(Items from a dataset)
### config.mk
export PLATFORM = sky130hd
export DESIGN_NAME = io_chan_proc
export DESIGN_NICKNAME = d
export VERILOG_FILES = /design/src/rtl/io_chan_proc.sv
export SDC_FILE = /design/constraint.sdc
export NUM_CORES = 1
export LEC_CHECK = 0
export ABC_AREA = 1
export BUFFER_PORTS_ARGS = -buffer_cell sky130_fd_sc_hd__buf_2
export CAP_MARGIN = 20
export CORE_ASPECT_RATIO = 0.7
export CORE_MARGIN = 2
export CORE_UTILIZATION = 40
export CTS_BUF_LIST = sky130_fd_sc_hd__clkbuf_16
export DETAILED_ROUTE_END_ITERATION = 8
export PLACE_DENSITY = 0.57
export REMOVE_ABC_BUFFERS = 1
export SLEW_MARGIN = 40
export SYNTH_ARGS = -nofsm -noshare
export SYNTH_HDL_FRONTEND = slang
export SYNTH_SLANG_ARGS = --single-unit
### constraint.sdc
create_clock -name clk -period 8.21 [get_ports clk]
set_clock_uncertainty 0.2 [all_clocks]
set_input_delay 0.821 -clock clk [delete_from_list [all_inputs] [get_ports clk]]
set_output_delay 0.821 -clock clk [all_outputs]
set_load 0.01 [all_outputs]
### src/rtl/tlb_first.sv
module tlb_first #(
    parameter int unsigned N  = 8,
    parameter int unsigned IW = $clog2(N)
) (
    input  logic [N-1:0]  req,
    output logic          any,
    output logic [IW-1:0] idx
);

    always_comb begin
        any = |req;
        idx = '0;
        for (int i = N - 1; i >= 0; i--) begin
            if (req[i]) idx = IW'(i);
        end
    end

endmodule

### src/rtl/tlb_victim.sv
module tlb_victim #(
    parameter int unsigned N  = 8,
    parameter int unsigned PW = $clog2(N)
) (
    input  logic [N-1:0]  held,
    input  logic [PW-1:0] ptr,
    output logic [PW-1:0] victim
);

    logic          found;
    logic [PW-1:0] probe;

    always_comb begin
        victim = ptr;
        found  = 1'b0;
        probe  = ptr;
        for (int k = 0; k < N; k++) begin
            probe = ptr + PW'(k);
            if (!found && !held[probe]) begin
                victim = probe;
                found  = 1'b1;
            end
        end
    end

endmodule
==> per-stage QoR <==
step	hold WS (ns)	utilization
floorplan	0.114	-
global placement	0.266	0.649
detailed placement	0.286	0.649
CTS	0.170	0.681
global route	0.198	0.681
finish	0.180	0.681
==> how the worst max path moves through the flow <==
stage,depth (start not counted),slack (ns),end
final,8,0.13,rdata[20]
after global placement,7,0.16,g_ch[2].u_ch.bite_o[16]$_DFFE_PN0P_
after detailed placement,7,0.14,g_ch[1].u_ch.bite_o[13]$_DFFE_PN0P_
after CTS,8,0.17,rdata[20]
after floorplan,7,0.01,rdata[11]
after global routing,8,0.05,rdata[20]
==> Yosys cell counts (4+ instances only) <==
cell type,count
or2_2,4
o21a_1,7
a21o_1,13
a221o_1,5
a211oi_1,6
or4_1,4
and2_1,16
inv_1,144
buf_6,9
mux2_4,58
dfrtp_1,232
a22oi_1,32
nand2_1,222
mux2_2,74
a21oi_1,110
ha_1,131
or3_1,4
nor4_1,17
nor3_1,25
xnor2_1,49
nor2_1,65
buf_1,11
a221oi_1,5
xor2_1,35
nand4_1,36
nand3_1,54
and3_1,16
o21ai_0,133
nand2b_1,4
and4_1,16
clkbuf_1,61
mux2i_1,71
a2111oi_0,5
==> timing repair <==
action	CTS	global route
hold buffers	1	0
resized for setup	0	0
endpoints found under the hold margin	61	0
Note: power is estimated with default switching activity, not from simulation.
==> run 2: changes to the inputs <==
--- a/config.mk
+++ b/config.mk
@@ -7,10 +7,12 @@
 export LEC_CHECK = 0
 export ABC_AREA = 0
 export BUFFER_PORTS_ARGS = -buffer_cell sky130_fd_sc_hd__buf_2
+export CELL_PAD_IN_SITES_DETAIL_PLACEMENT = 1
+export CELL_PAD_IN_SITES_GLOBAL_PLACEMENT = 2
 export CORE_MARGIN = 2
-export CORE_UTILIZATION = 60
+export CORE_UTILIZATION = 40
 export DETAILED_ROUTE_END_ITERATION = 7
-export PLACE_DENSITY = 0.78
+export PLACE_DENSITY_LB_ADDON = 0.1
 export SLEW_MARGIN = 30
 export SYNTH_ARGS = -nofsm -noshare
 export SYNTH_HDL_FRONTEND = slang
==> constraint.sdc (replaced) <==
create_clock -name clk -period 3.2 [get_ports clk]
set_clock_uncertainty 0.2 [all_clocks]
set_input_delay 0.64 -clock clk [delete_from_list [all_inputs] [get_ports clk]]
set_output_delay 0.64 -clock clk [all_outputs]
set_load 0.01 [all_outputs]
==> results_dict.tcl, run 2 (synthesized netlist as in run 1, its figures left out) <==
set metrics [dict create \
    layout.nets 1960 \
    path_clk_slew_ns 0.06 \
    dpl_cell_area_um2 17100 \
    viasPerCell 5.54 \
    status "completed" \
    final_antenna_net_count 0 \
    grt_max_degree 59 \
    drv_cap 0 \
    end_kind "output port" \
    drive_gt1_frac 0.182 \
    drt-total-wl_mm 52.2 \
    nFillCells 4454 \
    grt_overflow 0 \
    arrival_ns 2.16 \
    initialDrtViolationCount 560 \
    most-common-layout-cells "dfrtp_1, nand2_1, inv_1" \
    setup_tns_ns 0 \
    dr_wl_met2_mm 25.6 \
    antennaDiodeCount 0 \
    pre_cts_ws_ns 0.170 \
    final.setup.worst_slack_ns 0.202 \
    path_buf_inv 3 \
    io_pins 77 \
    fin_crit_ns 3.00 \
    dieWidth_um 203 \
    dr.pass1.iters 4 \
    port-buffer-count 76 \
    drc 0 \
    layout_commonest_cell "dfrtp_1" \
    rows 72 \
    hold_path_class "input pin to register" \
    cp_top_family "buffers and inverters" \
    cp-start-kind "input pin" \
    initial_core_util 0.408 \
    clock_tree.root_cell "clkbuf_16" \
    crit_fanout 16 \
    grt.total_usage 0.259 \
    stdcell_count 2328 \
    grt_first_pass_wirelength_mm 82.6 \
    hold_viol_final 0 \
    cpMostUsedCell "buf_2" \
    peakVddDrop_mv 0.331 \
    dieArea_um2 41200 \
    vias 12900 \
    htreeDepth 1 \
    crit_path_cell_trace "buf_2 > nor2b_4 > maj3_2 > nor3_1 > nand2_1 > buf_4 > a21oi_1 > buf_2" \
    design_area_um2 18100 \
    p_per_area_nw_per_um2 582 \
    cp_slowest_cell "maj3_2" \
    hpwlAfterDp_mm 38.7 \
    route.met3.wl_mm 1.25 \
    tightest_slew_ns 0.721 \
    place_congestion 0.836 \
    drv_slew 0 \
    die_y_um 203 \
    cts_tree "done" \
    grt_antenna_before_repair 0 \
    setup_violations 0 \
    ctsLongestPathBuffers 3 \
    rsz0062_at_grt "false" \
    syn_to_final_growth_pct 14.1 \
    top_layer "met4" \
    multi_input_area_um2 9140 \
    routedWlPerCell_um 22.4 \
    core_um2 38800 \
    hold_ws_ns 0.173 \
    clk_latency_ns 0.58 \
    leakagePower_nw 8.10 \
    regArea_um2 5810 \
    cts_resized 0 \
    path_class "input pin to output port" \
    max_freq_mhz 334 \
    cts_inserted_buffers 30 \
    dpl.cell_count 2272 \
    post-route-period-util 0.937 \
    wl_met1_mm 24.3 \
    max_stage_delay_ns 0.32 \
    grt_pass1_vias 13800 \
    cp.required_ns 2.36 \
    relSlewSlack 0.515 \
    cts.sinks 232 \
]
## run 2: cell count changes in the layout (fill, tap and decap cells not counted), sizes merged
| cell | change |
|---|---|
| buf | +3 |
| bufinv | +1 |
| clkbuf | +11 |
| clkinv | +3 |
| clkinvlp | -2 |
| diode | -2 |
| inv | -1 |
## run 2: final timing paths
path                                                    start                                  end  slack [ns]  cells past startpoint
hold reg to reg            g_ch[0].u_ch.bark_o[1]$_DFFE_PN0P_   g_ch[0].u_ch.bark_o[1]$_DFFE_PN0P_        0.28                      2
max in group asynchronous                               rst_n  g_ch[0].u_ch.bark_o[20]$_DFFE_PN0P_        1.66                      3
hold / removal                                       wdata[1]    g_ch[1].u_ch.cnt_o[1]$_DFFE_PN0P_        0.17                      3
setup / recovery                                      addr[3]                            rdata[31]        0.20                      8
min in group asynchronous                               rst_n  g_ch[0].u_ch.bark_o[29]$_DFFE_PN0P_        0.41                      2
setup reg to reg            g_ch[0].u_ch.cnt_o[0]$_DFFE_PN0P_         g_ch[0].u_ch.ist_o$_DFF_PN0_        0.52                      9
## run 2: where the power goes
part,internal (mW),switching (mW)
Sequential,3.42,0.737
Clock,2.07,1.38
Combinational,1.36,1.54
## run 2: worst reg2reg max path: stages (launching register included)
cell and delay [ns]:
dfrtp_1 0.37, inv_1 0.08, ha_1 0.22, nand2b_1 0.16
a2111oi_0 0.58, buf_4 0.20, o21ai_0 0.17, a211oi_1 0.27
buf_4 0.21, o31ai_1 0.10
[src/rtl/pci_arb_tenure_mon.sv]
// Watches one grant tenure for a master that requests but never starts FRAME.
// start restarts the tenure; hit fires when the idle count has reached the window.
module pci_arb_tenure_mon #(
    parameter int WW = 4
) (
    input  logic          clk,
    input  logic          rst_n,
    input  logic          start,
    input  logic          active,
    input  logic          req_own,
    input  logic          frame,
    input  logic          det_en,
    input  logic [WW-1:0] win,
    output logic          hit
);
    logic [WW-1:0] cnt;
    logic          seen;
    logic          stall;

    assign stall = active && det_en && req_own && !frame && !seen;
    assign hit   = stall && (cnt >= win);

    // Count stalled grant cycles and remember whether FRAME came.
    always_ff @(posedge clk) begin
        if (!rst_n) begin
            cnt  <= '0;
            seen <= 1'b0;
        end else if (start) begin
            cnt  <= '0;
            seen <= 1'b0;
        end else if (active) begin
            if (frame) seen <= 1'b1;
            if (stall && (cnt < win)) cnt <= cnt + 1'b1;
        end
    end
endmodule

[src/rtl/pci_bus_arbiter.sv]
// Seven-agent bus arbiter: two priority classes with round-robin in each,
// non-preemptive ownership, park-on-last with fallback to agent 0, and
// broken-master removal. A grant is only issued from a cycle with no grant,
// so every hand-over carries one idle cycle.
module pci_bus_arbiter
    import pci_arb_pkg::*;
(
    input  logic              clk,
    input  logic              rst_n,
    input  logic [AGENTS-1:0] req_i,
    input  logic              frame_i,
    input  logic              reg_wr_i,
    input  logic [REG_W-1:0]  reg_wdata_i,
    output logic [REG_W-1:0]  reg_rdata_o,
    output logic [AGENTS-1:0] gnt_o
);
    ctrl_t             ctrl;
    logic [AGENTS-1:0] brk, brk_set, elig, agent_mask;
    logic [IDX_W-1:0]  own_q, last_q, park_idx, tgt, win_idx;
    logic              own_vld_q, any_req, park_ok, keep, hit;
    logic [AGENTS-1:0] cls_vec   [2];
    logic              cls_found [2];
    logic [IDX_W-1:0]  cls_idx   [2];
    logic [IDX_W-1:0]  ptr_q     [2];

    pci_arb_ctrl_reg u_reg (
        .clk(clk), .rst_n(rst_n), .wr_en(reg_wr_i), .wdata(reg_wdata_i),
        .brk_set(brk_set), .ctrl(ctrl), .brk(brk), .rdata(reg_rdata_o)
    );

    // Eligible requests: not broken, and only agent 0 while arbitration is off.
    always_comb begin
        agent_mask = ctrl.run ? {AGENTS{1'b1}} : AGENTS'(1);
        elig       = req_i & ~brk & agent_mask;
        cls_vec[1] = elig & ctrl.prio;
        cls_vec[0] = elig & ~ctrl.prio;
    end

    // One round-robin picker per priority class (1 = high, 0 = low).
    for (genvar c = 0; c < 2; c++) begin : g_cls
        pci_arb_rr_pick #(.N(AGENTS), .IW(IDX_W)) u_pick (
            .vec(cls_vec[c]), .ptr(ptr_q[c]), .found(cls_found[c]), .idx(cls_idx[c])
        );
    end

    // Choose the next owner and decide whether the present one stays.
    always_comb begin
        any_req  = |elig;
        win_idx  = cls_found[1] ? cls_idx[1] : cls_idx[0];
        park_ok  = !ctrl.park_dis[last_q] && !brk[last_q] && ((last_q == '0) || ctrl.run);
        park_idx = park_ok ? last_q : '0;
        tgt      = any_req ? win_idx : park_idx;
        keep     = own_vld_q && !hit && (elig[own_q] || (!any_req && (park_idx == own_q)));
    end

    pci_arb_tenure_mon #(.WW(WIN_W)) u_mon (
        .clk(clk), .rst_n(rst_n), .start(!own_vld_q), .active(own_vld_q),
        .req_own(elig[own_q]), .frame(frame_i), .det_en(ctrl.det_en),
        .win(ctrl.win), .hit(hit)
    );

    assign brk_set = hit ? (AGENTS'(1) << own_q) : {AGENTS{1'b0}};
    assign gnt_o   = own_vld_q ? (AGENTS'(1) << own_q) : {AGENTS{1'b0}};

    // Ownership: drop to idle on loss, grant from idle, advance class pointer.
    always_ff @(posedge clk) begin
        if (!rst_n) begin
            own_q     <= '0;
            last_q    <= '0;
            own_vld_q <= 1'b0;
            ptr_q[0]  <= '0;
            ptr_q[1]  <= '0;
        end else if (own_vld_q) begin
            if (!keep) own_vld_q <= 1'b0;
        end else begin
            own_q     <= tgt;
            last_q    <= tgt;
            own_vld_q <= 1'b1;
            if (any_req) begin
                if (cls_found[1]) ptr_q[1] <= cls_idx[1];
                else              ptr_q[0] <= cls_idx[0];
            end
        end
    end
endmodule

■ TASK TO COMPLETE
What is the number of lines in the data that hold the word "changes"? Reply with that number and nothing else.

■ ANSWER BELOW
2